Top of TASK DATA
From an optimization exercise on the open Yosys and OpenROAD flow, aimed at small area; shortcuts taken in it are not production practice. RTL that was checked went through simulation tests only; none was proved equivalent to the original. The clock port is modelled as an ideal driver; clocking choices that lean on that would not hold on a real chip. Power and IR drop assume default switching activity.

Design mips_multicycle_core, start of the top module:
module mips_multicycle_core #(
  parameter int unsigned ADDR_W   = 10,
  parameter logic [31:0] RESET_PC = 32'h0000_0000,
  parameter int unsigned CNT_W    = 32
) (
  input  logic              clk,
  input  logic              rst,
  output logic              mem_req,
  output logic              mem_we,
  output logic [ADDR_W-1:0] mem_addr,
  output logic [31:0]       mem_wdata,
  input  logic [31:0]       mem_rdata,
  input  logic              mem_ready,
  input  logic [4:0]        dbg_reg_addr,
  output logic [31:0]       dbg_reg_data,
  output logic [31:0]       pc_out,
  output logic              halted,
  output logic [CNT_W-1:0]  instr_count
);
clock: 10.0 ns
lec_check: 0
cap_margin: 20
core_margin: 2
core_utilization: 65
cts_buf_list: sky130_fd_sc_hd__clkbuf_8
cts_cluster_diameter: 60
cts_cluster_size: 14
place_density: 0.75
slew_margin: 20
synth_hierarchical: 1
synth_minimum_keep_size: 0
standard.sh (not shown) runs the stock make flow with config.mk's settings and CLKGATE_MAP_FILE= SYNTH_SCRIPT=/design/flow/synth_recipe.tcl, a recipe that flattens the netlist after the stock synthesis.
==> flow/flow/run.sh <==
#!/bin/bash
# The standard layout, with the port buffers made of the smallest buffer cell.
export BUFFER_PORTS_ARGS="-buffer_cell sky130_fd_sc_hd__buf_1"
bash standard.sh > standard_run.log 2>&1
==> next run, changes <==
--- a/flow/design.v
+++ b/flow/design.v
@@ -119,32 +119,33 @@
     if (pcpass && is_j) b = 1'b0;
     sub_m = !pcpass && is_r && (f_sub || f_slt);
     bx    = b ^ sub_m;
     sum   = a ^ bx ^ cy;
     cout  = (a & bx) | (a & cy) | (bx & cy);
     res   = sum;
     cnext = cout;
     if (pcpass) begin
       if (is_j) res = (bi < 5'd2) ? 1'b0 : (bi < 5'd28) ? ibit : a;
     end else if (is_beq) begin
       cnext = cy & ~(a ^ b);
+      if (bi == 5'd30) cnext = cnext & ~(acc[1] ^ mm[31]);
     end else if (is_r) begin
       if (f_and)      res = a & b;
       else if (f_or)  res = a | b;
       else if (f_slt) begin
         res = 1'b0;
         if (bi == 5'd31) cnext = (a ^ b) ? a : sum;
       end
     end
   end
-  assign last = (bi == 5'd31);
+  assign last = (bi == 5'd31) || (!pcpass && is_beq && bi == 5'd30);
   logic [4:0]  tslot;
   logic        tskip, wr_acc, inc_pc;
   logic [31:0] wword, rin;
   logic [32:2] rc;
   always_comb begin
     if (pcpass)    begin tslot = SL_PC;        tskip = 1'b0; end
     else if (is_r) begin tslot = rd;           tskip = (rd == 5'd0); end
     else           begin tslot = rt;           tskip = (rt == 5'd0); end
   end
   assign wr_acc  = (state == S_CLR) || (state == S_WB && !tskip && q == tslot);
   assign inc_pc  = pcinc_p  && (q == SL_PC);
The changed run finished with timing, DRC and antenna clean. Worst setup slack got worse by 0.25 ns. Sequential power is lower by 5.4%. Core utilization falls by 0.30 points. Final area hardly moves. Final cell count hardly moves. Synthesized cell count goes up by 0.60%. Clock power stays flat. Global-route usage fell by 0.85 points. Critical path depth rises by 1. Non-clock buffer count shrinks by 2. Die area went up by 0.36%.
Only the layout flow was run in the first run of this note; the RTL was not checked for function there.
Bottom of TASK DATA
- _REQUIREMENT_
In the listing above, find each line with "input" and copy it.

- _THE COMPLETED TASK_
  input  logic              clk,
  input  logic              rst,
  input  logic [31:0]       mem_rdata,
  input  logic              mem_ready,
  input  logic [4:0]        dbg_reg_addr,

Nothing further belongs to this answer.